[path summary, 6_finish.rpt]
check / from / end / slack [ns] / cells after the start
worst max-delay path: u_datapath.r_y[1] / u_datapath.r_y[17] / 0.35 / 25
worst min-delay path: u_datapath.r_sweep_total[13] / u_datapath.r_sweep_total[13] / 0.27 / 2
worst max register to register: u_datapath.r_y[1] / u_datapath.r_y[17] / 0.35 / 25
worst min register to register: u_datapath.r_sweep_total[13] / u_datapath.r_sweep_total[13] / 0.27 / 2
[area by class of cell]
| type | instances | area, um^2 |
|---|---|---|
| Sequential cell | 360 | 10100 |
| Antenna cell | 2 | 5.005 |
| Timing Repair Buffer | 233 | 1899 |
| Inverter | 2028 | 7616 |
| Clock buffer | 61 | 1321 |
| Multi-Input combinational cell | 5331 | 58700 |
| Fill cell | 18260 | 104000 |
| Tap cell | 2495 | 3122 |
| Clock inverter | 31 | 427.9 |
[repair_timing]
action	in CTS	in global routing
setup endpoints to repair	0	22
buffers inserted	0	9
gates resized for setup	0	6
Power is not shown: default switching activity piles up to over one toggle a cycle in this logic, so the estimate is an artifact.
===== src/ffba_pkg.sv =====
package ffba_pkg;

   localparam int ID_W    = 8;
   localparam int NEED_W  = 7;
   localparam int START_W = 6;

   localparam logic CMD_ALLOC = 1'b0;
   localparam logic CMD_FREE  = 1'b1;

   typedef struct packed {
      logic              cmd;
      logic [ID_W-1:0]   proc_id;
      logic [NEED_W-1:0] req_blocks;
   } req_type;

   typedef struct packed {
      logic               ok;
      logic [START_W-1:0] start_block;
      logic               compacted;
   } rsp_type;

   // one map entry: free flag and owner id (owner meaningful only when not free)
   typedef struct packed {
      logic            free;
      logic [ID_W-1:0] owner;
   } entry_type;

   typedef enum logic [2:0] {
      ST_CLEAR,
      ST_IDLE,
      ST_FREE,
      ST_SRCH,
      ST_MARK,
      ST_CMPT,
      ST_FILL,
      ST_RESP
   } state_type;

endpackage


===== src/ffba_map.sv =====
module ffba_map #(
   parameter int DEPTH = 64,
   parameter int AW    = 6
) (
   input  logic                clock,
   input  logic                we,
   input  logic [AW-1:0]       waddr,
   input  ffba_pkg::entry_type wdata,
   input  logic [AW-1:0]       raddr,
   output ffba_pkg::entry_type rdata
);
   import ffba_pkg::*;

   entry_type mem_ff [DEPTH];
   entry_type rdata_ff;

   always_ff @(posedge clock) begin
      if (we) begin
         mem_ff[waddr] <= wdata;
      end
      rdata_ff <= mem_ff[raddr];
   end

   assign rdata = rdata_ff;

endmodule


===== src/first_fit_block_allocator_top.sv =====
// Channel   Dir  Handshake            Payload
// req_      in   req_valid/req_stall  cmd, proc_id, req_blocks
// rsp_      out  rsp_valid/rsp_stall  ok, start_block, compacted
//
// One item at a time; the map memory is read one block per cycle through a
// single read port during the free, search and compaction scans.
// Free: one scan releases the caller's blocks. Allocate: a first-fit search,
// then a mark pass on a hit; on a miss, compaction and a fill pass, then a
// second search (fill pass shrinks as blocks are owned).
// After reset a clearing pass marks every block free; req_stall
// stays high until it ends. The result waits in an output register, so a
// stalled rsp_ only delays the hand-off of the next finished item.
module first_fit_block_allocator_top #(
   parameter int NUM_BLOCKS = 64
) (
   input  logic              clock,
   input  logic              reset,
   input  logic              req_valid,
   output logic              req_stall,
   input  ffba_pkg::req_type req_data,
   output logic              rsp_valid,
   input  logic              rsp_stall,
   output ffba_pkg::rsp_type rsp_data
);
   import ffba_pkg::*;

   localparam int AW = (NUM_BLOCKS > 1) ? $clog2(NUM_BLOCKS) : 1;
   localparam int CW = $clog2(NUM_BLOCKS + 1);
   localparam int LW = (CW > NEED_W) ? CW : NEED_W;
   localparam logic [AW-1:0] LAST  = AW'(NUM_BLOCKS - 1);
   localparam logic [CW-1:0] NBLKS = CW'(NUM_BLOCKS);

   state_type state_ff, state_in;

   // scan engine: read issue index, returned-data index and flags
   logic [AW-1:0]     idx_ff, idx_in;
   logic              iss_ff, iss_in;
   logic              dv_ff, dv_in;
   logic [AW-1:0]     didx_ff, didx_in;
   // run counter and start / compaction write pointer / mark pointer and count
   logic [CW-1:0]     run_ff, run_in;
   logic [AW-1:0]     first_ff, first_in;
   logic [CW-1:0]     wptr_ff, wptr_in;
   logic [AW-1:0]     mptr_ff, mptr_in;
   logic [CW-1:0]     mcnt_ff, mcnt_in;
   // item being worked on
   logic              cmd_ff, cmd_in;
   logic [ID_W-1:0]   id_ff, id_in;
   logic [NEED_W-1:0] need_ff, need_in;
   logic              cmp_ff, cmp_in;
   logic              ok_ff, ok_in;
   logic [AW-1:0]     start_ff, start_in;
   // output register
   logic              rsp_valid_ff, rsp_valid_in;
   rsp_type           rsp_ff, rsp_in;

   // map port
   logic              we;
   logic [AW-1:0]     waddr;
   entry_type         wdata;
   entry_type         rdata;

   logic              scan_end;
   logic [CW-1:0]     run_next;
   logic              hit;
   logic              rsp_load;

   ffba_map #(.DEPTH(NUM_BLOCKS), .AW(AW)) u_map (
      .clock (clock),
      .we    (we),
      .waddr (waddr),
      .wdata (wdata),
      .raddr (idx_ff),
      .rdata (rdata)
   );

   assign scan_end = !iss_ff && !dv_ff;
   assign run_next = run_ff + 1'b1;
   assign hit      = (state_ff == ST_SRCH) && dv_ff && rdata.free &&
                     (LW'(run_next) == LW'(need_ff));
   assign rsp_load = !rsp_valid_ff || !rsp_stall;

   // next state
   always_comb begin
      state_in = state_ff;
      case (state_ff)
         ST_CLEAR: begin
            if (idx_ff == LAST) state_in = ST_IDLE;
         end
         ST_IDLE: begin
            if (req_valid) state_in = (req_data.cmd == CMD_FREE) ? ST_FREE : ST_SRCH;
         end
         ST_FREE: begin
            if (scan_end) state_in = ST_RESP;
         end
         ST_SRCH: begin
            if (hit) state_in = ST_MARK;
            else if (scan_end) state_in = cmp_ff ? ST_RESP : ST_CMPT;
         end
         ST_MARK: begin
            if (mcnt_ff == CW'(1)) state_in = ST_RESP;
         end
         ST_CMPT: begin
            if (scan_end) state_in = ST_FILL;
         end
         ST_FILL: begin
            if (wptr_ff == NBLKS) state_in = ST_SRCH;
         end
         ST_RESP: begin
            if (rsp_load) state_in = ST_IDLE;
         end
         default: state_in = ST_CLEAR;
      endcase
   end

   // datapath and map writes
   always_comb begin
      idx_in       = idx_ff;
      iss_in       = iss_ff;
      dv_in        = 1'b0;
      didx_in      = idx_ff;
      run_in       = run_ff;
      first_in     = first_ff;
      wptr_in      = wptr_ff;
      mptr_in      = mptr_ff;
      mcnt_in      = mcnt_ff;
      cmd_in       = cmd_ff;
      id_in        = id_ff;
      need_in      = need_ff;
      cmp_in       = cmp_ff;
      ok_in        = ok_ff;
      start_in     = start_ff;
      rsp_valid_in = rsp_valid_ff && rsp_stall;
      rsp_in       = rsp_ff;
      we           = 1'b0;
      waddr        = idx_ff;
      wdata.free   = 1'b1;
      wdata.owner  = id_ff;

      // read issue for every scanning state
      if (state_ff == ST_FREE || state_ff == ST_SRCH || state_ff == ST_CMPT) begin
         dv_in = iss_ff;
         if (iss_ff) begin
            if (idx_ff == LAST) iss_in = 1'b0;
            else idx_in = idx_ff + 1'b1;
         end
      end

      case (state_ff)
         ST_CLEAR: begin
            we     = 1'b1;
            waddr  = idx_ff;
            idx_in = idx_ff + 1'b1;
         end
         ST_IDLE: begin
            if (req_valid) begin
               cmd_in   = req_data.cmd;
               id_in    = req_data.proc_id;
               need_in  = req_data.req_blocks;
               cmp_in   = 1'b0;
               ok_in    = (req_data.cmd == CMD_FREE);
               start_in = '0;
               idx_in   = '0;
               iss_in   = 1'b1;
               run_in   = '0;
            end
         end
         ST_FREE: begin
            if (dv_ff && !rdata.free && rdata.owner == id_ff) begin
               we          = 1'b1;
               waddr       = didx_ff;
               wdata.free  = 1'b1;
               wdata.owner = rdata.owner;
            end
         end
         ST_SRCH: begin
            if (dv_ff) begin
               if (rdata.free) begin
                  if (run_ff == '0) first_in = didx_ff;
                  run_in = run_next;
                  if (hit) begin
                     iss_in   = 1'b0;
                     dv_in    = 1'b0;
                     mptr_in  = (run_ff == '0) ? didx_ff : first_ff;
                     start_in = (run_ff == '0) ? didx_ff : first_ff;
                     mcnt_in  = run_next;
                     ok_in    = 1'b1;
                  end
               end else begin
                  run_in = '0;
               end
            end else if (scan_end && !cmp_ff) begin
               cmp_in  = 1'b1;
               idx_in  = '0;
               iss_in  = 1'b1;
               wptr_in = '0;
            end
         end
         ST_MARK: begin
            we          = 1'b1;
            waddr       = mptr_ff;
            wdata.free  = 1'b0;
            wdata.owner = id_ff;
            mptr_in     = mptr_ff + 1'b1;
            mcnt_in     = mcnt_ff - 1'b1;
         end
         ST_CMPT: begin
            // owned blocks slide down to the write pointer, order kept
            if (dv_ff && !rdata.free) begin
               we          = 1'b1;
               waddr       = wptr_ff[AW-1:0];
               wdata.free  = 1'b0;
               wdata.owner = rdata.owner;
               wptr_in     = wptr_ff + 1'b1;
            end
         end
         ST_FILL: begin
            if (wptr_ff != NBLKS) begin
               we      = 1'b1;
               waddr   = wptr_ff[AW-1:0];
               wptr_in = wptr_ff + 1'b1;
            end else begin
               idx_in = '0;
               iss_in = 1'b1;
               run_in = '0;
            end
         end
         ST_RESP: begin
            if (rsp_load) begin
               rsp_valid_in       = 1'b1;
               rsp_in.ok          = ok_ff;
               rsp_in.start_block = ok_ff ? START_W'(start_ff) : '0;
               rsp_in.compacted   = cmp_ff;
            end
         end
         default: begin
         end
      endcase
   end

   always_ff @(posedge clock) begin
      if (reset) begin
         state_ff     <= ST_CLEAR;
         idx_ff       <= '0;
         iss_ff       <= 1'b0;
         dv_ff        <= 1'b0;
         rsp_valid_ff <= 1'b0;
      end else begin
         state_ff     <= state_in;
         idx_ff       <= idx_in;
         iss_ff       <= iss_in;
         dv_ff        <= dv_in;
         rsp_valid_ff <= rsp_valid_in;
      end
   end

   always_ff @(posedge clock) begin
      didx_ff  <= didx_in;
      run_ff   <= run_in;
      first_ff <= first_in;
      wptr_ff  <= wptr_in;
      mptr_ff  <= mptr_in;
      mcnt_ff  <= mcnt_in;
      cmd_ff   <= cmd_in;
      id_ff    <= id_in;
      need_ff  <= need_in;
      cmp_ff   <= cmp_in;
      ok_ff    <= ok_in;
      start_ff <= start_in;
      rsp_ff   <= rsp_in;
   end

   assign req_stall = (state_ff != ST_IDLE);
   assign rsp_valid = rsp_valid_ff;
   assign rsp_data  = rsp_ff;

   // an accepted item blocks the input until its result is in the output register
   a_busy_after_accept: assert property (@(posedge clock) disable iff (reset)
      req_valid && !req_stall |=> req_stall)
      else $error("input not stalled after accept");

   // a new result only comes from the result state
   a_rsp_from_resp: assert property (@(posedge clock) disable iff (reset)
      $rose(rsp_valid) |-> $past(state_ff == ST_RESP))
      else $error("result raised outside result state");

   // compaction never writes ahead of the block being read
   a_cmpt_order: assert property (@(posedge clock) disable iff (reset)
      state_ff == ST_CMPT && dv_ff |-> wptr_ff <= CW'(didx_ff))
      else $error("compaction write pointer passed read index");

   // mark phase always has at least one block left to claim
   a_mark_count: assert property (@(posedge clock) disable iff (reset)
      state_ff == ST_MARK |-> mcnt_ff != '0)
      else $error("mark phase with empty count");

   // free command results never report compaction
   a_free_no_cmp: assert property (@(posedge clock) disable iff (reset)
      state_ff == ST_RESP && cmd_ff == CMD_FREE |-> ok_ff && !cmp_ff)
      else $error("free result with wrong flags");

endmodule

===== config.mk =====
export PLATFORM = sky130hd
export DESIGN_NAME = first_fit_block_allocator_top
export DESIGN_NICKNAME = d
export VERILOG_FILES = /design/src/ffba_pkg.sv /design/src/ffba_map.sv /design/src/first_fit_block_allocator_top.sv
export SDC_FILE = /design/constraint.sdc
export NUM_CORES = 1
export LEC_CHECK = 0
export BUFFER_PORTS_ARGS = -buffer_cell sky130_fd_sc_hd__buf_4
export CAP_MARGIN = 10
export CORE_MARGIN = 2
export CORE_UTILIZATION = 55
export CTS_CLUSTER_SIZE = 30
export DETAILED_ROUTE_END_ITERATION = 16
export HOLD_SLACK_MARGIN = 0.12
export PLACE_DENSITY = 0.69
export SLEW_MARGIN = 20
export SYNTH_ARGS = -nofsm -noshare
export SYNTH_HDL_FRONTEND = slang
export SYNTH_SLANG_ARGS = --single-unit

===== constraint.sdc =====
create_clock -name clock -period 5.65 [get_ports clock]
set_clock_uncertainty 0.05 [all_clocks]
set_input_delay 0.2825 -clock clock [delete_from_list [all_inputs] [get_ports clock]]
set_output_delay 0.2825 -clock clock [all_outputs]
set_load 0.03 [all_outputs]

# Yosys cells after proc, flatten, opt, wreduce, memory -nomap -nowiden
# Memories as Yosys holds them, arrays and structs flattened. A register that Yosys moved wholly into a read port is not among the register bits.
# Index checks and enable logic that the tools add are counted.
classes:
  add_sub_neg: 5
  n_eq_ne: 30
  mux: 80
  reduce_logical: 33
ops:
  columns: ["cell", "count"]
  rows:
  - ["6-bit two-way mux", 15]
  - ["7-bit two-way mux", 11]
  - ["6-bit case mux with 4 select lines", 2]
  - ["7-bit case mux with 3 select lines", 2]
  - ["1-bit two-way mux", 29]
  - ["3-bit two-way mux", 9]
  - ["9-bit case mux with 3 select lines", 1]
  - ["2-bit != test, second input constant", 12]
  - ["3-bit case mux with 8 select lines", 1]
  - ["6-bit case mux with 2 select lines", 2]
  - ["7-bit by 1-bit adder with 7-bit output, second input constant", 2]
  - ["7-bit case mux with 2 select lines", 1]
  - ["6-bit by 1-bit adder with 6-bit output, second input constant", 2]
  - ["3-bit equality test, second input constant", 4]
  - ["4-bit AND reduction", 3]
  - ["5-bit AND reduction", 2]
  - ["9-bit two-way mux", 1]
  - ["8-bit equality test", 1]
  - ["1-bit logical AND", 8]
  - ["8-bit two-way mux", 1]
  - ["8-bit AND reduction", 1]
  - ["7-bit by 1-bit equality test with 1-bit output, second input constant", 1]
  - ["7-bit equality test", 1]
  - ["7-bit equality test, second input constant", 1]
  - ["21 further kinds", 35]
totals:
  reg_bits: 82
  mem_bits_rw: 576
  in_bits: 20
  word_cells: 168
  memories: 1
mem_list:
  columns: ["memory", "words", "word_bits", "rd", "rd_clocked_by_memory_dff", "wr", "line_no", "text"]
  rows:
  - ["u_map.mem_ff", 64, 9, 1, 1, 1, "ffba_map.sv:14", "entry_type mem_ff [DEPTH];"]

# Logic depth before layout (Yosys ltp)
# Gate-level depths: netlist of run 1.
logic_depth:
  depth_word: 8
  mapped_depth: 11
  ltp_nobuf: 9

# Hierarchy
# Synthesis of run 1 repeated with hierarchy kept, for this count alone.
unflattened:
  cells_unflattened: 1503
  hier_area_um2: 27380.0
modules_own_cells:
  columns: ["mod", "instances", "cells_each", "area_each_um2", "seq_area_each_um2"]
  rows:
  - ["ffba_map", 1, 1063, 22856.9, 17476.8]
  - ["first_fit_block_allocator_top", 1, 440, 4523.1, 2282.2]

# Worst setup path before layout of run 1
# OpenSTA, ideal clock, no wires.
synth_timing:
  path_kind: "flip-flop to flip-flop"
  start: "register state_ff[1]"
  end: "memory u_map.mem_ff[0][0] in the netlist's numbering (data pin)"
  setup_time_ps: 702
  arrival_time_ps: 4016
  t_required_ps: 4898
  setup_slack_ps: 883
  stages_incl_launch_ff: 8
  n_path_buf: 2
  period_less_slack_ps: 4767
  cell_sequence: "dfxtp_1 > buf_2 > and2b_4 > nand2_1 > nor4_4 > a31oi_1 > clkbuf_1 > o21ai_0"
synth_lines:
  columns: ["element", "line_no", "text"]
  rows:
  - ["start: declaration", "first_fit_block_allocator_top.sv:33", "state_type state_ff, state_in;"]
  - ["start signal: assignment", "first_fit_block_allocator_top.sv:249", "state_ff <= state_in;"]
  - ["end: declaration", "ffba_map.sv:14", null]

# Worst setup path after layout of run 1
layout_timing:
  start: "register state_ff[1]"
  end: "memory u_map.mem_ff[13][7] in the netlist's numbering (enable)"
layout_between:
  elab_chain_len: 5
  word_cells_on_any_way: 10
  classes_between: "4 x eq/ne; 4 x mux; 2 x reduce/logical"
layout_rtl:
  columns: ["element", "line_no", "text"]
  rows:
  - ["3-bit equality test or 3-bit zero test (tied branches)", "first_fit_block_allocator_top.sv:149", "case (state_ff)"]
  - ["2-bit OR reduction (no source line)", null, null]
  - ["1-bit case mux with 4 select lines", "first_fit_block_allocator_top.sv:149", null]
  - ["1-bit two-way mux", "ffba_map.sv:18", "if (we) begin"]
  - ["1-bit two-way mux (implied by the code)", "ffba_map.sv:19", "mem_ff[waddr] <= wdata;"]
# Several ways; a longest one is shown, not always the timed one.

==> impl_results.md, run 1 <==
* Nets at 1434
* Top_reg_cell synth: edfxtp_1
* # resized after CTS at 0
* Routed length per instance at 27.6 um
* CTS tree: done
* Leak at 9.44 nW
* Pwr/cell area at 454 nW/um^2
* # Post-CTS Setup Buffers at 0
* Max-slew violations at 0
* Maximum buffer depth of the clock tree at 3
* Count of cell types in the netlist at 71
* Max_cap viols at 0
* Post-Syn Instances at 1335
* Final Wtd Congestion at 0.855
* GRT Total Usage at 23.6%
* Final core area utilization at 63.2%
* Hold wc startpoint: req_data[2]
* Routed wire length at 57.3 mm
* Initial antenna violation count at 0
* I/O Buffers at 29
* Clock Sinks at 667
* Status: finished, final reports clean
* Final setup vio count at 0
* Relative max-transition margin at 21.7%
* Fin. Hold Viols at 0
* Antenna cells at 0
* Via count at 13.2k
* DR pass1 iterations at 7
* Synthesis Warnings at 0
* Largest net degree at the start of global routing at 110
* Filler cells at 3185
* Worst reg2reg startpoint: state_ff[1]$_SDFFE_PP0P_
* Seq/Total Area, Yosys at 73.8%
* Startpoint types: register
* Register area at 19800 um^2
* DR iter-0 viols at 1552
* Setup ws final at 1.31 ns
* Syn Nets at 1363
* Worst-skew pair later-pin latency at 0.61 ns
* Final ANT Viol Nets at 0
* Clock Pin Slew Worst Setup and Hold Paths at 0.06 ns
* Overall power at 13.7 mW
* Boundary Pins at 30
* First-pass GRT wire length at 86.1 mm
* H-tree lvl count at 3
* Crit path time final at 4.34 ns
* Async SR Flop Fraction at 0%
* Gr ovfl total at 0
* Drt via density at 6.36
* Multi-input gate area at 6740 um^2
* Seq cells post-synth at 667
* Final TNS setup at 0 ns
* Maximum VDD drop at 359 uV
* Hold Path Class: input port to register
* Crit Path Class: register to register
* Dpl hpwl at 35.7 mm
* Worst-Margin Slew at 1.17 ns
* CP Max Fanout at 26
* Mean Syn Cell Area at 20.0 um^2
* Root buf cell: clkbuf_16
* CP Launch Point: state_ff[1]$_SDFFE_PP0P_
* Worst EP arrival at 4.51 ns
* FP Rows at 80
* Layout cell share with drive strength beyond 1 at 26.1%
* Core area at 47800 um^2
* Post-Syn Area at 26800 um^2
* Max Clk Rate at 230 MHz
* RSZ-0062 raised after global routing: no
* Post-place setup slack at 1.45 ns
* Worst EP required at 5.82 ns
* Period utilization at 76.8%
* Die area at 50400 um^2
* Die width at 225 um
* Initial Utilization at 55.9%
* CTS buffer count at 69
* Die H at 225 um
* Area Overhead vs Synth at 13.0%
* Setup crit end kind: register
* Number of synthesized flops with an enable pin at 640
* DRC at 0
* Number of global-route vias before repair at 13.1k
## cell usage after synthesis, types with 5 or more instances
cell,instances,share of area (%)
nor2_1,106,1.5
nand4_1,5,0.12
o21ai_0,19,0.36
and2_1,7,0.16
xor2_1,13,0.43
edfxtp_1,640,72
nand3b_1,5,0.14
a21oi_1,20,0.37
nand2_1,44,0.62
nor3_2,6,0.22
and3_1,5,0.12
mux2i_1,10,0.37
buf_1,11,0.15
dfxtp_1,27,2.0
inv_1,20,0.28
nor3_1,6,0.11
buf_2,19,0.36
nand3_1,22,0.41
a31oi_1,6,0.14
ha_1,8,0.37
xnor2_1,19,0.62
clkbuf_1,41,0.58
a222oi_1,5,0.19
mux4_2,189,16
## cell families (layout without fill, tap and decap cells)
family | after synthesis | after routing | share of synthesized area, %
and+or+nand+nor | 245 | 245 | 4.57
xor gates and xnor gates | 33 | 33 | 1.13
buffers and inverters | 91 | 218 | 1.37
DFF | 667 | 667 | 73.8
muxes | 200 | 200 | 16.3
AOI/OAI and AO/OA | 91 | 91 | 2.40
adders and majority gates | 8 | 8 | 0.374
## repair_timing
item                                    CTS  global route
hold buffers                             19             0
endpoints found under the setup margin    0             0
hold endpoints to repair                 29             0
## flip-flops by register name, summed over array words and instances, names as in the netlist, 3 cells and up
| name | cells |
|---|---|
| rsp_data | 8 |
| first_ff | 6 |
| id_ff | 8 |
| start_ff | 6 |
| u_map.rdata | 9 |
| state_ff | 3 |
| didx_in | 6 |
| mptr_ff | 6 |
| mcnt_ff | 7 |
| run_ff | 7 |
| need_ff | 7 |
| didx_ff | 6 |
| u_map.mem_ff | 576 |
| wptr_ff | 7 |
## worst paths after layout
path / endpoint / cells after the start / slack [ns]
setup reg to reg: u_map.mem_ff[13][7]$_DFFE_PP_ / 7 / 1.31
setup / recovery: u_map.mem_ff[13][7]$_DFFE_PP_ / 7 / 1.31
hold / removal: need_ff[2]$_DFFE_PP_ / 2 / 0.37
hold reg to reg: rsp_data[0]$_DFFE_PP_ / 0 / 0.46
## cells in the final DEF (no fill, tap or decap), types with 9 or more instances in the layout
master / n
dfxtp_1: 23
xnor2_1: 19
inv_1: 20
mux4_2: 189
nand2_1: 44
clkbuf_1: 10
nand3_1: 22
o21ai_0: 11
bufinv_16: 9
mux2i_1: 10
xor2_1: 13
clkbuf_16: 71
a21oi_1: 20
nor2_1: 105
dlygate4sd3_1: 19
clkinv_2: 9
edfxtp_1: 640
buf_4: 49
clkinv_1: 18
## layout make-up
| type | instances | area share (%) |
|---|---|---|
| clock inverters | 46 | 1.54 |
| well taps | 615 | 2.54 |
| inverters | 20 | 0.248 |
| clock buffers | 81 | 6.00 |
| multi-input cells | 577 | 22.3 |
| flip-flops and latches | 667 | 65.4 |
| repair buffers | 71 | 2.04 |
## power by group
part,leakage (nW),internal [mW],total [mW],switching (mW)
clock,1.11,2.72,4.55,1.83
sequential,5.97,5.81,6.13,0.312
combinational,2.35,1.38,3.04,1.66
total,9.44,9.92,13.7,3.80
## worst max-delay path, stage by stage, from the launching register on
cell,delay [ns]
dfxtp_1,0.83
nor3b_1,0.22
and2_1,0.23
o21a_1,0.24
a222oi_1,0.33
a21boi_2,0.57
or4b_1,0.72
nor2_1,0.78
------------------------------------------------------------
> _Task goal_:
Among the records, find each line where the word "netlist" occurs, and copy it.

> _Exercise solution_:
# Gate-level depths: netlist of run 1.
  end: "memory u_map.mem_ff[0][0] in the netlist's numbering (data pin)"
  end: "memory u_map.mem_ff[13][7] in the netlist's numbering (enable)"
* Count of cell types in the netlist at 71
## flip-flops by register name, summed over array words and instances, names as in the netlist, 3 cells and up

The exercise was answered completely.